WHAT TO WORK ON: Where the string "static" occurs in a line of the entries below, copy that line.

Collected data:
────

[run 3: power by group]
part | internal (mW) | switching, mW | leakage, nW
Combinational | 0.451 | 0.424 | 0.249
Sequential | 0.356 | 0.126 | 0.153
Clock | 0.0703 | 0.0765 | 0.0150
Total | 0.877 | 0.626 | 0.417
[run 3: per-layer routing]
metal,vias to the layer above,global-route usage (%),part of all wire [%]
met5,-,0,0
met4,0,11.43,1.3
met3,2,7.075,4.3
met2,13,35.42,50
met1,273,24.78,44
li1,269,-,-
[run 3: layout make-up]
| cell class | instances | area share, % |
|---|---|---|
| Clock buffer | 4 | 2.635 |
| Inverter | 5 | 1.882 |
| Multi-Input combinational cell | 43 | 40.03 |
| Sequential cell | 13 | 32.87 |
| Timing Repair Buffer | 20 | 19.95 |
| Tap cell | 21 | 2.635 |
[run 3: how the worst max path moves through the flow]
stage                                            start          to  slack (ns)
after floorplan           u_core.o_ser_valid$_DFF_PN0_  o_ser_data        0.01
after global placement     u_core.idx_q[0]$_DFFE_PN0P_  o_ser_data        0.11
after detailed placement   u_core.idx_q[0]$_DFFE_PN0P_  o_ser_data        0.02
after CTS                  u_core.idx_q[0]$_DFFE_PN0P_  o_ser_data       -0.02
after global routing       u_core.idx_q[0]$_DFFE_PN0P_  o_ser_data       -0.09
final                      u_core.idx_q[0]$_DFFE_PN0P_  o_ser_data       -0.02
--- config.mk ---
export PLATFORM = sky130hd
export DESIGN_NAME = result_bcd
export DESIGN_NICKNAME = d
export VERILOG_FILES = /design/src/rtl/result_bcd.sv
export SDC_FILE = /design/constraint.sdc
export NUM_CORES = 1
export LEC_CHECK = 0
export ABC_AREA = 1
export CORE_ASPECT_RATIO = 0.5
export CORE_MARGIN = 4
export CORE_UTILIZATION = 40
export CTS_CLUSTER_DIAMETER = 150
export CTS_CLUSTER_SIZE = 24
export DETAILED_ROUTE_END_ITERATION = 10
export GPL_TIMING_DRIVEN = 0
export HOLD_SLACK_MARGIN = 0.03
export PLACE_DENSITY_LB_ADDON = 0.12
export SLEW_MARGIN = 15
export SYNTH_ARGS = -nofsm -noshare
export SYNTH_HDL_FRONTEND = slang
export SYNTH_SLANG_ARGS = --single-unit
--- constraint.sdc ---
create_clock -name clk -period 1.65 [get_ports clk]
set_clock_uncertainty 0.05 [all_clocks]
set_input_delay 0.33 -clock clk [delete_from_list [all_inputs] [get_ports clk]]
set_output_delay 0.33 -clock clk [all_outputs]
set_load 0.01 [all_outputs]
--- src/rtl/result_bcd.sv ---
// result_bcd: captures the controller's datapath result on the rising edge of
// `completed` and converts it to packed BCD plus a sign flag using a
// one-bit-per-clock shift-add-3 (double-dabble) engine.
module result_bcd #(
   parameter int WIDTH  = 8,
   parameter int DIGITS = 3,
   parameter int SIGNED = 1
) (
   input  logic                  clk,
   input  logic                  rst,
   input  logic                  completed,
   input  logic [WIDTH-1:0]      result,
   output logic [4*DIGITS-1:0]   bcd,
   output logic                  neg,
   output logic                  busy,
   output logic                  valid,
   output logic                  done
);

   localparam int CW = $clog2(WIDTH + 1);

   typedef enum logic [1:0] {S_IDLE, S_SHIFT, S_FINISH} state_t;

   state_t                state_q, state_d;
   logic                  completed_q, completed_d;
   logic [WIDTH-1:0]      bin_q, bin_d;
   logic [4*DIGITS-1:0]   dig_q, dig_d;
   logic [CW-1:0]         cnt_q, cnt_d;
   logic                  sign_q, sign_d;
   logic [4*DIGITS-1:0]   bcd_q, bcd_d;
   logic                  neg_q, neg_d;
   logic                  busy_q, busy_d;
   logic                  valid_q, valid_d;
   logic                  done_q, done_d;

   logic                  start;
   logic                  is_neg;
   logic [WIDTH-1:0]      mag;
   logic [4*DIGITS-1:0]   dig_adj;

   // Start only on an observed low->high of `completed` while idle.
   assign start  = completed & ~completed_q & (state_q == S_IDLE);
   // Two's complement magnitude; the most negative value still fits unsigned.
   assign is_neg = (SIGNED != 0) && result[WIDTH-1];
   assign mag    = is_neg ? (~result + {{(WIDTH-1){1'b0}}, 1'b1}) : result;

   // Double-dabble correction: bump every digit >= 5 by 3 before shifting.
   always_comb begin
      dig_adj = dig_q;
      for (int i = 0; i < DIGITS; i++) begin
         if (dig_q[4*i +: 4] >= 4'd5)
            dig_adj[4*i +: 4] = dig_q[4*i +: 4] + 4'd3;
      end
   end

   // Next-state and next-output logic for the conversion sequencer.
   always_comb begin
      state_d     = state_q;
      completed_d = completed;
      bin_d       = bin_q;
      dig_d       = dig_q;
      cnt_d       = cnt_q;
      sign_d      = sign_q;
      bcd_d       = bcd_q;
      neg_d       = neg_q;
      busy_d      = busy_q;
      valid_d     = valid_q;
      done_d      = 1'b0;
      case (state_q)
         S_IDLE: begin
            if (start) begin
               bin_d   = mag;
               sign_d  = is_neg;
               dig_d   = '0;
               cnt_d   = CW'(WIDTH);
               busy_d  = 1'b1;
               valid_d = 1'b0;
               state_d = S_SHIFT;
            end
         end
         S_SHIFT: begin
            {dig_d, bin_d} = {dig_adj, bin_q} << 1;
            cnt_d          = cnt_q - CW'(1);
            if (cnt_q == CW'(1))
               state_d = S_FINISH;
         end
         S_FINISH: begin
            bcd_d   = dig_q;
            neg_d   = sign_q;
            valid_d = 1'b1;
            done_d  = 1'b1;
            busy_d  = 1'b0;
            state_d = S_IDLE;
         end
         default: state_d = S_IDLE;
      endcase
   end

   // State and registered outputs; reset beats a coincident start.
   always_ff @(posedge clk) begin
      if (rst) begin
         state_q     <= S_IDLE;
         completed_q <= 1'b1;
         bin_q       <= '0;
         dig_q       <= '0;
         cnt_q       <= '0;
         sign_q      <= 1'b0;
         bcd_q       <= '0;
         neg_q       <= 1'b0;
         busy_q      <= 1'b0;
         valid_q     <= 1'b0;
         done_q      <= 1'b0;
      end else begin
         state_q     <= state_d;
         completed_q <= completed_d;
         bin_q       <= bin_d;
         dig_q       <= dig_d;
         cnt_q       <= cnt_d;
         sign_q      <= sign_d;
         bcd_q       <= bcd_d;
         neg_q       <= neg_d;
         busy_q      <= busy_d;
         valid_q     <= valid_d;
         done_q      <= done_d;
      end
   end

   assign bcd   = bcd_q;
   assign neg   = neg_q;
   assign busy  = busy_q;
   assign valid = valid_q;
   assign done  = done_q;

endmodule

; ---- Word-level counts from Yosys, hierarchy flattened
; Cells that the tools add are included.
[classes]
bitwise = 4
muxes = 18
n_addsub = 5
magnitude_cmp = 3
eq_ne = 5
n_reduce_logical = 7
[ops]
columns = operator, count
row1 = 12-bit one-hot mux with 2 select lines, 1
row2 = 8-bit 2-to-1 mux, 2
row3 = 8-bit one-hot mux with 2 select lines, 1
row4 = 4-bit by 3-bit greater-or-equal comparator with 1-bit output (second input constant), 3
row5 = 12-bit 2-to-1 mux, 1
row6 = 4-bit 2-to-1 mux, 3
row7 = 4-bit by 2-bit adder with 4-bit output (second input constant), 2
row8 = 8-bit by 1-bit adder with 8-bit output (second input constant), 1
row9 = 8-bit inverter, 1
row10 = 4-bit one-hot mux with 2 select lines, 1
row11 = 2-bit AND reduction, 4
row12 = 4-bit by 1-bit == test with 1-bit output (second input constant), 1
row13 = 2-bit 2-to-1 mux, 2
row14 = 2-bit inequality test (second input constant), 2
row15 = 1-bit one-hot mux with 2 select lines, 2
row16 = 2-bit one-hot mux with 2 select lines, 1
row17 = 2-bit nonzero test, 2
row18 = 4-bit by 1-bit subtractor with 4-bit output (second input constant), 1
row19 = 3-bit by 2-bit adder with 3-bit output (second input constant), 1
row20 = 1-bit 2-to-1 mux, 3
row21 = 3-bit 2-to-1 mux, 1
row22 = 1-bit AND, 2
row23 = 2-bit by 1-bit == test with 1-bit output (second input constant), 1
row24 = 2-bit == test (second input constant), 1
row25 = other kinds (2), 2
[totals]
output_inout_bits = 16
input_bits = 11
regBits = 44
wordCells = 53

; ---- Longest topological paths before layout
; Gate-level depths: netlist of the first run.
[logic_depth]
depth_word = 5
mapped_depth = 8
mapped_depth_nobuf = 8

; ---- Worst setup path before layout of the first run
; No wires, ideal clock.
[synth_timing]
path_type = reg-to-reg
start = register dig_q[0]
end = register dig_q[1]
setup_time_ns = 0.120
t_required_ns = 1.480
period_less_slack_ns = 1.184
path_buffers = 0
path_stages_with_launch = 9
arrival_time_ns = 1.014
setup_slack_ns = 0.466
path_cell_list = dfxtp_1 > inv_1 > ha_1 > inv_1 > nand2_1 > nand3_1 > nand2_1 > nand3_1 > a21oi_1
[synth_via]
elab_chain_len = 3
elab_cells_between_ends = 4
classes_between = add/sub (1) / order compare (1) / mux (2)
[synth_rtl]
columns = element, line
row1 = from (decl), 27  ; logic [4*DIGITS-1:0] dig_q, dig_d;
row2 = from (signal assigned), 117  ; dig_q <= dig_d;
row3 = 4-bit by 2-bit adder with 4-bit output / 4-bit by 3-bit greater-or-equal comparator with 1-bit output (equally long branches), "52, 51"
row4 = 4-bit 2-to-1 mux (*), 51  ; if (dig_q[4*i +: 4] >= 4'd5)
row5 = 12-bit one-hot mux with 2 select lines (*), 69  ; case (state_q)
; Mark *: on every way between the ends. The rest lies on a longest branch, timed or not.
; A chain may end at the register's enable or synchronous reset.

; ---- Worst setup path in the final report of the first run
[layout_timing]
start = register bcd_q[2], in the netlist bcd[2]
end = output port bcd[2]
[layout_rtl]
columns = element, line
row1 = from (decl), 30  ; logic [4*DIGITS-1:0] bcd_q, bcd_d;
row2 = from (signal assigned), 108  ; bcd_q <= '0;
row3 = from (signal assigned), 120  ; bcd_q <= bcd_d;
row4 = to (decl), 13  ; output logic [4*DIGITS-1:0] bcd,
; No word-level cell between the ends.

==> reports/metrics.yaml, run 1 <==
r2r_end: "bin_q[4]$_SDFFE_PP0P_"
hp-class: "flop to flop"
ys_types: 23
reg2regPathDepth: 5
viasPerCell: 4.92
max-vdd-ir-drop_mv: 0.358
routabilityCongestion: 0.737
fmax_mhz: 639
cap_violations: 0
grt_pass1_vias: 1809
clk_latency_ps: 290
clkSlewWorstSetupHoldPaths_ps: 80
drc: 0
ys_seq_area_share_pct: 42.3
path_buf_inv: 1
grt_remaining_overflow: 0
tritoncts: "yes"
period_minus_slack_ps: 1560
worstHoldStart: "dig_q[1]$_SDFFE_PP0P_"
highest_layer: "met4"
grt_start_max_net_pins: 14
start_util_pct: 41.9
dp_hpwl_mm: 3.54
fillers: 496
cp.arrival_ps: 1180
cts_inserted_buffers: 5
static-leakage-power_nw: 1.08
crit_fanout: 2
antenna_cells: 0
antenna_left: 0
cts_resized: 0
crit_required_ps: 1270
p_total_w: 0.00219
cts_setup_buffers: 0
hold_viol: 0
avgSynthCellArea_um2: 7.11
wl_per_cell_um: 12.4
mostFrequentLayoutCells: "nand2_1 (63), dfxtp_1 (44), inv_1 (32), nand3_1 (29), a21oi_1 (28)"
yosys_register_bits: 44
core_um2: 4980
numClockSinks: 44
finalWirelength_mm: 4.91
htreeDepth: 2
max_slew_margin_pct: 66.0
die_area_um2: 6500
power.density_nw_per_um2: 858
syn_area_um2: 2080
yosysWarningCount: 0
grt_antenna_before_repair: 0
worst_path_max_delay_cell: "clkdlybuf4s50_1"
critPathTopFamily: "buffers and inverters"
post-route-util_pct: 51.4
hold_ws_ps: 419
wl_met2_mm: 2.23
cp-start-kind: "flop"
grtUsageTotal_pct: 16.4
drv_slew: 0
num_vias: 1953
cts-hold-fix-buffers: 0
critical_path_class: "flop to output port"
worstSetupEndpointType: "output port"
mostFrequentLayoutCell: "nand2_1"
min_path_cells: 2
rsz0062_at_grt: "false"
r2r_slack_ps: 270
grt_pass1_wl_mm: 8.26
io-pin-count: 27
final_nets: 346
drtIter0Drc: 72
max_slew.worst_pin.slew_ps: 511
syn_nets: 313
setup_viol: 0
wl_met3_um: 216
instances_no_fill: 397
min_delay_worst_endpoint: "dig_q[1]$_SDFFE_PP0P_"
regToRegStartpoint: "state_q[0]$_SDFFE_PP0P_"
wl_met1_mm: 2.41
io_buffers: 26
drive_gt1_share_pct: 7.65
fp.dieH_um: 59.0
outcome: "finished, final reports clean"
fp.dieW_um: 110
cp_slowest_stage_delay_ps: 540
root_buffer: "clkbuf_8"
netlist_instances: 293
dp.cells: 389
fp-row-count: 18
dr.pass1.iters: 4
area_growth_pct: 22.7
cts_buffer_depth: 2
post-route-period-util_pct: 94.8
path_cells: "clkdlybuf4s50_1"
[stage by stage]
step / TNS, ps / setup WS [ps] / instance area (um2)
floorplan: 0 / 466 / 2080
global placement: -2560 / -129 / 2430
detailed placement: -3310 / -154 / 2430
CTS: 0 / 70.3 / 2560
global route: 0 / 36.7 / 2560
finish: 0 / 85.2 / 2560
[worst max-delay path by stage]
stage	endpoint	startpoint	cells past startpoint
floorplan	dig_q[1]$_SDFFE_PP0P_	dig_q[0]$_SDFFE_PP0P_	8
global placement	valid$_SDFFE_PP0P_	rst	4
detailed placement	bin_q[2]$_SDFFE_PP0P_	rst	5
CTS	bcd[2]	bcd[2]$_SDFFE_PP0P_	1
global route	bcd[10]$_SDFFE_PP0P_	rst	5
finish	bcd[2]	bcd[2]$_SDFFE_PP0P_	1
[worst register-to-register path, cell delays in order, from the launching register on]
cell and delay [ps]:
dfxtp_1 420, inv_2 50, nor2_2 180, buf_2 280
nand2_1 140, o211ai_1 180
[per-layer routing]
metal  vias to the layer above  global-route usage [%]
li1                       1023                       -
met1                       890                    21.0
met2                        35                    28.0
met3                         5                    3.59
met4                         0                    4.74
met5                         -                       0
[registers in the layout, indices dropped and copies added (netlist names), 2 cells and up]
register  cells
bcd          12
dig_q        12
bin_q         8
cnt_q         4
state_q       2
[kinds of logic after synthesis]
kind of cell | count (synthesis) | share of synthesized area, %
xor+xnor | 1 | 0.420
buf+inv | 47 | 9.30
compound gates | 55 | 13.7
fa+ha+maj | 9 | 5.40
flops | 44 | 42.3
simple gates | 137 | 28.9
[synth_stat cells]
cell	instances	area share, %
clkbuf_1	4	0.72
clkinv_1	1	0.18
inv_2	3	0.54
nor2_1	26	4.7
buf_6	1	0.54
nand3_2	1	0.48
xor2_1	1	0.42
nand3b_1	1	0.36
nor2_2	3	0.90
inv_1	32	5.8
or2_2	1	0.30
a21oi_1	28	6.7
buf_4	1	0.36
o21ai_1	2	0.48
nand4_1	11	3.3
ha_1	9	5.4
o211ai_1	4	1.4
dfxtp_1	44	42
nand2_2	2	0.60
nand2_1	63	11
o21ai_0	21	5.0
nand3_1	29	7.0
buf_2	5	1.2
[layout make-up]
type	instances	area (um2)	area share [%]
buffer	11	58.8	2.30
clock buffer	7	96.3	3.77
clock inverter	1	30.0	1.17
inverter	36	135	5.28
multi-input combinational	202	1010	39.5
sequential	44	881	34.4
tap	70	87.6	3.42
timing repair buffer	26	260	10.2
[power breakdown]
| part | total [W] | internal (W) | switching, W |
|---|---|---|---|
| sequential | 0.00110 | 0.00108 | 0.0000133 |
| combinational | 0.000189 | 0.0000740 | 0.000115 |
| clock | 0.000907 | 0.000535 | 0.000373 |
Note: power is estimated with default switching activity, not from simulation.
==> run 2: changes to the inputs <==
Settings changed: CORE_MARGIN 4 to 3.
Clock period 1.65 ns to 1.8 ns, I/O delays scaled along.
==> run 2 against run 1 <==
Net effect:
- utilization increased by 1.9 points
- total power is 20% lower
- die area shrank 5.1%
- critical path depth unchanged
- critical endpoint is now bcd[11]
- non-clock buffer count is the same
- combinational power is 10% lower
- clock power is 36% lower
- global-route usage decreased by 0.18 points
- critical path type unchanged
==> reports/metrics.yaml, run 2 (same netlist as run 1, synthesis figures left out) <==
num_vias: 1917
path_cells: "clkdlybuf4s50_1"
static-leakage-power_nw: 1.06
max_slew.worst_pin.slew_ps: 505
critical_path_class: "flop to output port"
wl_per_cell_um: 12.0
final_nets: 346
reg2regPathDepth: 6
grt_remaining_overflow: 0
drive_gt1_share_pct: 7.06
routabilityCongestion: 0.744
setup_ws_ps: 206
cp.depth: 1
hp-class: "flop to flop"
cp-start-kind: "flop"
regToRegStartpoint: "state_q[0]$_SDFFE_PP0P_"
cts_resized: 0
setup_viol: 0
worst_path_max_delay_cell: "clkdlybuf4s50_1"
mostFrequentLayoutCell: "nand2_1"
fp.dieW_um: 108
max-vdd-ir-drop_mv: 0.293
r2r_slack_ps: 450
hold_viol: 0
drtIter0Drc: 73
tns_ps: 0
fp-row-count: 17
dp.cells: 385
worstSetupEndpointType: "output port"
path_buf_inv: 1
core_um2: 4700
cp.arrival_ps: 1180
outcome: "finished, final reports clean"
critPathTopFamily: "buffers and inverters"
tritoncts: "yes"
cp_slowest_stage_delay_ps: 550
clk_latency_ps: 300
fmax_mhz: 627
dr.pass1.iters: 4
crit_required_ps: 1390
cts-hold-fix-buffers: 0
area_growth_pct: 20.2
max_slew_margin_pct: 66.3
clkSlewWorstSetupHoldPaths_ps: 80
io_buffers: 26
rsz0062_at_grt: "false"
post-route-period-util_pct: 88.5
die_area_um2: 6170
antenna_cells: 0
dp_slack_ps: -8.59
viasPerCell: 4.89
r2r_end: "cnt_q[2]$_SDFFE_PP0P_"
crit_fanout: 2
numClockSinks: 44
antenna_left: 0
htreeDepth: 2
dp_hpwl_mm: 3.44
grt_start_max_net_pins: 13
grtUsageTotal_pct: 16.2
fp.dieH_um: 57.0
cts_setup_buffers: 0
root_buffer: "clkbuf_8"
io-pin-count: 27
power.density_nw_per_um2: 701
period_minus_slack_ps: 1590
worstSetupStartpoint: "bcd[11]$_SDFFE_PP0P_"
fillers: 475
grt_antenna_before_repair: 0
crit_end: "bcd[11]"
grt_pass1_wl_mm: 7.96
grt_pass1_vias: 1765
instances_no_fill: 392
drv_slew: 0
mostFrequentLayoutCells: "nand2_1 (63), dfxtp_1 (44), inv_1 (32), nand3_1 (29), a21oi_1 (28)"
cts_buffer_depth: 2
cap_violations: 0
finalWirelength_mm: 4.69
start_util_pct: 44.3
cts_inserted_buffers: 5
drc: 0
## run 2: cell count changes in the layout (fill, tap and decap cells not counted), sizes merged
cell	previous run	this run
bufinv	1	0
clkbuf	11	10
clkinv	1	2
## run 2: worst min path at each step
stage                                  end  cells past startpoint              startpoint  slack [ps]
floorplan            cnt_q[2]$_SDFFE_PP0P_                      2   cnt_q[2]$_SDFFE_PP0P_         390
global placement     cnt_q[2]$_SDFFE_PP0P_                      2   cnt_q[2]$_SDFFE_PP0P_         400
detailed placement  dig_q[11]$_SDFFE_PP0P_                      2  dig_q[11]$_SDFFE_PP0P_         410
CTS                 dig_q[11]$_SDFFE_PP0P_                      2  dig_q[11]$_SDFFE_PP0P_         420
global route         dig_q[9]$_SDFFE_PP0P_                      2   dig_q[9]$_SDFFE_PP0P_         440
finish                   busy$_SDFFE_PP0P_                      2       busy$_SDFFE_PP0P_         420
## run 2: report_power, final
group          switching [W]  internal (W)
clock network       0.000316      0.000264
logic               0.000103     0.0000676
registers          0.0000121      0.000994
total               0.000431       0.00133
## run 2: worst reg2reg max path, cell delays in order, from the launching register on
cell and delay (ps):
dfxtp_1 420, inv_2 50, nor2_2 180, buf_2 270, nand2_1 100, o21ai_1 120
a21oi_1 50
## run 2: layout make-up
| type | count | area, um2 | area share, % |
|---|---|---|---|
| multi-input combinational | 202 | 1010 | 40.3 |
| clock buffer | 6 | 72.6 | 2.90 |
| buffer | 11 | 58.8 | 2.35 |
| clock inverter | 1 | 5.00 | 0.200 |
| inverter | 36 | 135 | 5.39 |
| sequential | 44 | 881 | 35.2 |
| tap | 66 | 82.6 | 3.30 |
| timing repair buffer | 26 | 260 | 10.4 |
## run 2: metal layers
metal  track usage (%)  wire (um)  up-vias
met5                 0          0        -
met4              5.22         56        0
li1                  -          -     1021
met3              3.73        187        7
met2              26.1       2110       27
met1              21.6       2340      862
## run 2: per-stage QoR
step                      cell area (um2)  hold WS, ps  total power, W  utilization (%)
after floorplan                      2080          393         0.00113                -
after global placement               2430          400         0.00120             51.6
after detailed placement             2430          405         0.00120             51.6
after CTS                            2500          418         0.00179             53.3
after global routing                 2500          437         0.00185             53.3
final                                2500          416         0.00176             53.3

────

YOUR SOLUTION:
static-leakage-power_nw: 1.08
static-leakage-power_nw: 1.06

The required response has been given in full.